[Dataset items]

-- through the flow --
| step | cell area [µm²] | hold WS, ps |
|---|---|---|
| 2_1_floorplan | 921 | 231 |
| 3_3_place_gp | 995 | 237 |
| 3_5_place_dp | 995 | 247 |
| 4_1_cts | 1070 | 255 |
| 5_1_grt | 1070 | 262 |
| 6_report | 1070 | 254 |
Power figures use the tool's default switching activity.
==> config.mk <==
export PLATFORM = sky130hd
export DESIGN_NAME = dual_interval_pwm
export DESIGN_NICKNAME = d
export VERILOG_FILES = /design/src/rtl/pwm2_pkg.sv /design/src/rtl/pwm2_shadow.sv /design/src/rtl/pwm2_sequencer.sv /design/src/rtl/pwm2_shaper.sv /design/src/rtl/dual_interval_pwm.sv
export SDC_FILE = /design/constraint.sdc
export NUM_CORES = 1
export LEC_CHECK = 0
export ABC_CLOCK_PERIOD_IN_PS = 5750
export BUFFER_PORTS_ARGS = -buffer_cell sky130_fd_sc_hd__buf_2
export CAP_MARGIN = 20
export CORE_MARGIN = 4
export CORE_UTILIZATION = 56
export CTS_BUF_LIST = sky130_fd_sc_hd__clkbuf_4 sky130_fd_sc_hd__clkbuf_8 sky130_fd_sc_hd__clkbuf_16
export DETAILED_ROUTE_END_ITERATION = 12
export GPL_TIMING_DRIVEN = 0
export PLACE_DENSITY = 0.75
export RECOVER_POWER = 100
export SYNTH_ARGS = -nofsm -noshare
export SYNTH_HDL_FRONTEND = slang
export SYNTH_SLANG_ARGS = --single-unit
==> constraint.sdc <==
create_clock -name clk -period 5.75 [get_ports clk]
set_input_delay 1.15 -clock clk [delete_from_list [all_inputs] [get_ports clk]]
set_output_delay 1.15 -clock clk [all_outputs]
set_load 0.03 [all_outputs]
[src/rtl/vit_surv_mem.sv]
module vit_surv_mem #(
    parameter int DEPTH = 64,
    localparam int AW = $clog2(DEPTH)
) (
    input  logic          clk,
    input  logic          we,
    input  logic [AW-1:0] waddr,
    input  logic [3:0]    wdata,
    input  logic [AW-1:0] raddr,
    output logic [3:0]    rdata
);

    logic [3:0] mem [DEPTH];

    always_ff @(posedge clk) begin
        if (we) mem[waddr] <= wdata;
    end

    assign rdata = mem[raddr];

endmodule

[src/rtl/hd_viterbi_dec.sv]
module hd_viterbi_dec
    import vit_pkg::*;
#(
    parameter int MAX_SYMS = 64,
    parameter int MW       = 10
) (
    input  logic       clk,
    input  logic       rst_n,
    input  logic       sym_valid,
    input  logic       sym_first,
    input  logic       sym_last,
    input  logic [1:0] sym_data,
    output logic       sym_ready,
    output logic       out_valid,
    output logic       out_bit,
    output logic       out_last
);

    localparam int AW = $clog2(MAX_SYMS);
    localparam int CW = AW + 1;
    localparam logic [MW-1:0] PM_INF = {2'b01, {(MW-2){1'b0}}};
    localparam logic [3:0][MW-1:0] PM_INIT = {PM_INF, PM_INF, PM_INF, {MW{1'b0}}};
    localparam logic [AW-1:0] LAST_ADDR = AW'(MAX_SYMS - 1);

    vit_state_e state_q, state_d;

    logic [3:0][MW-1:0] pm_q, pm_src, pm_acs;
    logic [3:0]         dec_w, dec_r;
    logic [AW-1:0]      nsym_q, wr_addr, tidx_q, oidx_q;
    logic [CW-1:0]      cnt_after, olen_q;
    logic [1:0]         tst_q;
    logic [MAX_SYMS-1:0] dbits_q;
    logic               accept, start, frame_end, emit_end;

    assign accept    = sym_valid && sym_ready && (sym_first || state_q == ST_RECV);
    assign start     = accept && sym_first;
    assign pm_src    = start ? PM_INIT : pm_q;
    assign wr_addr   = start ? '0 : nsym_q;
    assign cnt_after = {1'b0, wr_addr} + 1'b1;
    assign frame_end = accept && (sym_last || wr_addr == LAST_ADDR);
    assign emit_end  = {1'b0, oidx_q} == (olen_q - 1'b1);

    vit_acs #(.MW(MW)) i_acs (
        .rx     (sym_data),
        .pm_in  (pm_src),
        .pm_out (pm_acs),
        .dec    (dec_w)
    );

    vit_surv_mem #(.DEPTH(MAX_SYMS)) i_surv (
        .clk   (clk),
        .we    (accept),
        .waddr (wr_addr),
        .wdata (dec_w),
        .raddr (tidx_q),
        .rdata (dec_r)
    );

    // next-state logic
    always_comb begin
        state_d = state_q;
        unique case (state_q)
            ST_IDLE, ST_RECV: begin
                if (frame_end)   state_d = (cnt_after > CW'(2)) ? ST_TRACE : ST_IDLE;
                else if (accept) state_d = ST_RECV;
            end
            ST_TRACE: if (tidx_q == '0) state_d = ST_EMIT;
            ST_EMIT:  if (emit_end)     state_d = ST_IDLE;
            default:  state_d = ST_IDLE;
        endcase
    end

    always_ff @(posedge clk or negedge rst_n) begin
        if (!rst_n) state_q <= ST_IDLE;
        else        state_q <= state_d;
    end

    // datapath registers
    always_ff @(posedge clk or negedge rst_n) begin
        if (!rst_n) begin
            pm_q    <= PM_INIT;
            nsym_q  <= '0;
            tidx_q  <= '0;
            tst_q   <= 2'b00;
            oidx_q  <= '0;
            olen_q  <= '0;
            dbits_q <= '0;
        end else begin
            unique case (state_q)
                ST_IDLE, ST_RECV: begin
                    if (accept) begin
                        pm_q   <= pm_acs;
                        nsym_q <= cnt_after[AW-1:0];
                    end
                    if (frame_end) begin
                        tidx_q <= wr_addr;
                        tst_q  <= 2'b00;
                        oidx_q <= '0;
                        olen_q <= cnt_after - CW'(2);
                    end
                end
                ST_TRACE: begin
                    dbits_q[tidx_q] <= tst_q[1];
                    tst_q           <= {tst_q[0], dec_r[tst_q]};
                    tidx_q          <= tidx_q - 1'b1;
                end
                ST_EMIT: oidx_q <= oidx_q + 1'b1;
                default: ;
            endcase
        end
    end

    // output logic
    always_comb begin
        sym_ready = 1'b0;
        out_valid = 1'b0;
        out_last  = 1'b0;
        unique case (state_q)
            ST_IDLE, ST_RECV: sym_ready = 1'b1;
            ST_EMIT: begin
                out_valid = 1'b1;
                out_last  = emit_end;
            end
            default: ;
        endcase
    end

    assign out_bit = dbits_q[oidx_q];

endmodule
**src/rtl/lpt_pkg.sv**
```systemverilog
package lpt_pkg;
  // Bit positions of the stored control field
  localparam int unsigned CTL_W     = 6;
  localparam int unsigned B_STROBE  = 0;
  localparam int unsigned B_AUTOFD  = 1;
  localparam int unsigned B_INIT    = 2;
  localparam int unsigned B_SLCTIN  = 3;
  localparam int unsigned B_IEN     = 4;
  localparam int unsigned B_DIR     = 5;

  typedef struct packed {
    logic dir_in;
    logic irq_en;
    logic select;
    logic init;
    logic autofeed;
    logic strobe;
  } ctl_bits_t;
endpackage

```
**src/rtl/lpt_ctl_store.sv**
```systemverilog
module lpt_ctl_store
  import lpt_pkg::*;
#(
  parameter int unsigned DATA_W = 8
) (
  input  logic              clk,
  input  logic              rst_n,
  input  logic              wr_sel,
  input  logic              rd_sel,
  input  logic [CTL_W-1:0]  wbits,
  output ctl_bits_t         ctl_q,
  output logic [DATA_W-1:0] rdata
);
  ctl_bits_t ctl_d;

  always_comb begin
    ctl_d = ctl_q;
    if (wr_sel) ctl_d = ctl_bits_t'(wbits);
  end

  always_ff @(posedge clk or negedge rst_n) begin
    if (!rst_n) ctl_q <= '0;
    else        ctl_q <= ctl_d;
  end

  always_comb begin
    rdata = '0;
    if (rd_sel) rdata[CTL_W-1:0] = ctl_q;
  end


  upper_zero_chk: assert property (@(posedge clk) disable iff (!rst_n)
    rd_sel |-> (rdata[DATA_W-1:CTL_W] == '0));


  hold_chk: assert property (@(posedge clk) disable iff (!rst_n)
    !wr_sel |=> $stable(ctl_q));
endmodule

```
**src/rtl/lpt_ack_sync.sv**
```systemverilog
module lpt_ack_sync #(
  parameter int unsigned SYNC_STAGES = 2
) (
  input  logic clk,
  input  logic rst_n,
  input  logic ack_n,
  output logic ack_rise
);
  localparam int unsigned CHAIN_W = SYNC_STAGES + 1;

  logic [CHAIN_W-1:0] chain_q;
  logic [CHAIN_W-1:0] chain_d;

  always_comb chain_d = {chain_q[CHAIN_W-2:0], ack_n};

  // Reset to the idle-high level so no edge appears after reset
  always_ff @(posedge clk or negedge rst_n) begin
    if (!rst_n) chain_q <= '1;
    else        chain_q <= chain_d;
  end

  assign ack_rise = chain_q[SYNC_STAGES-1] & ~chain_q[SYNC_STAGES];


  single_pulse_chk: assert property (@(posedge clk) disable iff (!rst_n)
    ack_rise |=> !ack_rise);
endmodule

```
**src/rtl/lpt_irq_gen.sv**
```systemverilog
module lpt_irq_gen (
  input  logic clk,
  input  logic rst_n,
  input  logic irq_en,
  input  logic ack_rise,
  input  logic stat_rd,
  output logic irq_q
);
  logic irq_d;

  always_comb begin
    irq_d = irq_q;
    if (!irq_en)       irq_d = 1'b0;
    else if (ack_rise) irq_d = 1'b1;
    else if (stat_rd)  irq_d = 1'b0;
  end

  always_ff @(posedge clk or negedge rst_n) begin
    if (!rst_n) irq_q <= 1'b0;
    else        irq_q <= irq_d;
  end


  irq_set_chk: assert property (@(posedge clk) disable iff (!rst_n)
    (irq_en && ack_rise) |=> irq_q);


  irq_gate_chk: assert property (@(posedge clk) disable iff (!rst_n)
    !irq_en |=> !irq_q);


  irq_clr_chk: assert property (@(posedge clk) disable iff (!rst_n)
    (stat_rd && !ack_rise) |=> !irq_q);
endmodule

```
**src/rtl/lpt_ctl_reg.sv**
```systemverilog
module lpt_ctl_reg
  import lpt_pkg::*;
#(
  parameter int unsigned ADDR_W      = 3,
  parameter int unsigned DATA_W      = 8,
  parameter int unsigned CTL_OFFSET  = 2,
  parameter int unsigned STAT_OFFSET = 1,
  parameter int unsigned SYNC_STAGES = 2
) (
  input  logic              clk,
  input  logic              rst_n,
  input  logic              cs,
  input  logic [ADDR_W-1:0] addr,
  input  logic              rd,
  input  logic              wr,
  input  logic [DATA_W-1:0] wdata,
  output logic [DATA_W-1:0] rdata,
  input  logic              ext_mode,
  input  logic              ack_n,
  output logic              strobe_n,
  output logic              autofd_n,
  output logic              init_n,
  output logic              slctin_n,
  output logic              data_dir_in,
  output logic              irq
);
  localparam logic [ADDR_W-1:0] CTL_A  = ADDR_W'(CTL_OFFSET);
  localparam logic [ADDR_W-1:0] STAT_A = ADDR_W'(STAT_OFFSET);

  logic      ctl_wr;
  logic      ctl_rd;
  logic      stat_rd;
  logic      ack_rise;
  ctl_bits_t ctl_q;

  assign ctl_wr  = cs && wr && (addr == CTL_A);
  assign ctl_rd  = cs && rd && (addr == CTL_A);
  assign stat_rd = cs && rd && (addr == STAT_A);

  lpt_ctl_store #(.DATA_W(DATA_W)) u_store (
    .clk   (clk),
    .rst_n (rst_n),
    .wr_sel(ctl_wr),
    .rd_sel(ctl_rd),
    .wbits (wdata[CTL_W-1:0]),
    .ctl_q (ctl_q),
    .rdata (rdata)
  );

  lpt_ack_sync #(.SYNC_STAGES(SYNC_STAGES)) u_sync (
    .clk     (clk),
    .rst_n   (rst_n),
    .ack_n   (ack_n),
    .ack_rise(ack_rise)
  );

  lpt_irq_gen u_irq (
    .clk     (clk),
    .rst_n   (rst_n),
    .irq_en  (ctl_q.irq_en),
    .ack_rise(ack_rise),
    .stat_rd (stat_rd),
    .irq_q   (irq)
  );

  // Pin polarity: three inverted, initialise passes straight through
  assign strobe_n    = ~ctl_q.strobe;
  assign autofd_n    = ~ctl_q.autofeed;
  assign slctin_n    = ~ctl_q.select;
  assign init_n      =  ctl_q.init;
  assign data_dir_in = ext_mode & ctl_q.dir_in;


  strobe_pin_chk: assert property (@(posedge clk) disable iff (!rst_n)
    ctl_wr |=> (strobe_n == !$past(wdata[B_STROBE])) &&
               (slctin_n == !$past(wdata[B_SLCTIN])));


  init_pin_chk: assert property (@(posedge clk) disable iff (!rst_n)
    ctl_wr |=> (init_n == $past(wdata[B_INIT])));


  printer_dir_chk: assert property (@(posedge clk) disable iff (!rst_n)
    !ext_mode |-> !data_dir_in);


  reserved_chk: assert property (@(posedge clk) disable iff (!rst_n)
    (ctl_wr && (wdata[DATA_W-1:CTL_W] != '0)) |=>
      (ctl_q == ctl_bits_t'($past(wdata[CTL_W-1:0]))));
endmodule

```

EXERCISE DIRECTIONS:
Exactly as they stand, set down the lines from the top of the data through the line with "export BUFFER_PORTS_ARGS = -buffer_cell".

FINISHED EXERCISE:
-- through the flow --
| step | cell area [µm²] | hold WS, ps |
|---|---|---|
| 2_1_floorplan | 921 | 231 |
| 3_3_place_gp | 995 | 237 |
| 3_5_place_dp | 995 | 247 |
| 4_1_cts | 1070 | 255 |
| 5_1_grt | 1070 | 262 |
| 6_report | 1070 | 254 |
Power figures use the tool's default switching activity.
==> config.mk <==
export PLATFORM = sky130hd
export DESIGN_NAME = dual_interval_pwm
export DESIGN_NICKNAME = d
export VERILOG_FILES = /design/src/rtl/pwm2_pkg.sv /design/src/rtl/pwm2_shadow.sv /design/src/rtl/pwm2_sequencer.sv /design/src/rtl/pwm2_shaper.sv /design/src/rtl/dual_interval_pwm.sv
export SDC_FILE = /design/constraint.sdc
export NUM_CORES = 1
export LEC_CHECK = 0
export ABC_CLOCK_PERIOD_IN_PS = 5750
export BUFFER_PORTS_ARGS = -buffer_cell sky130_fd_sc_hd__buf_2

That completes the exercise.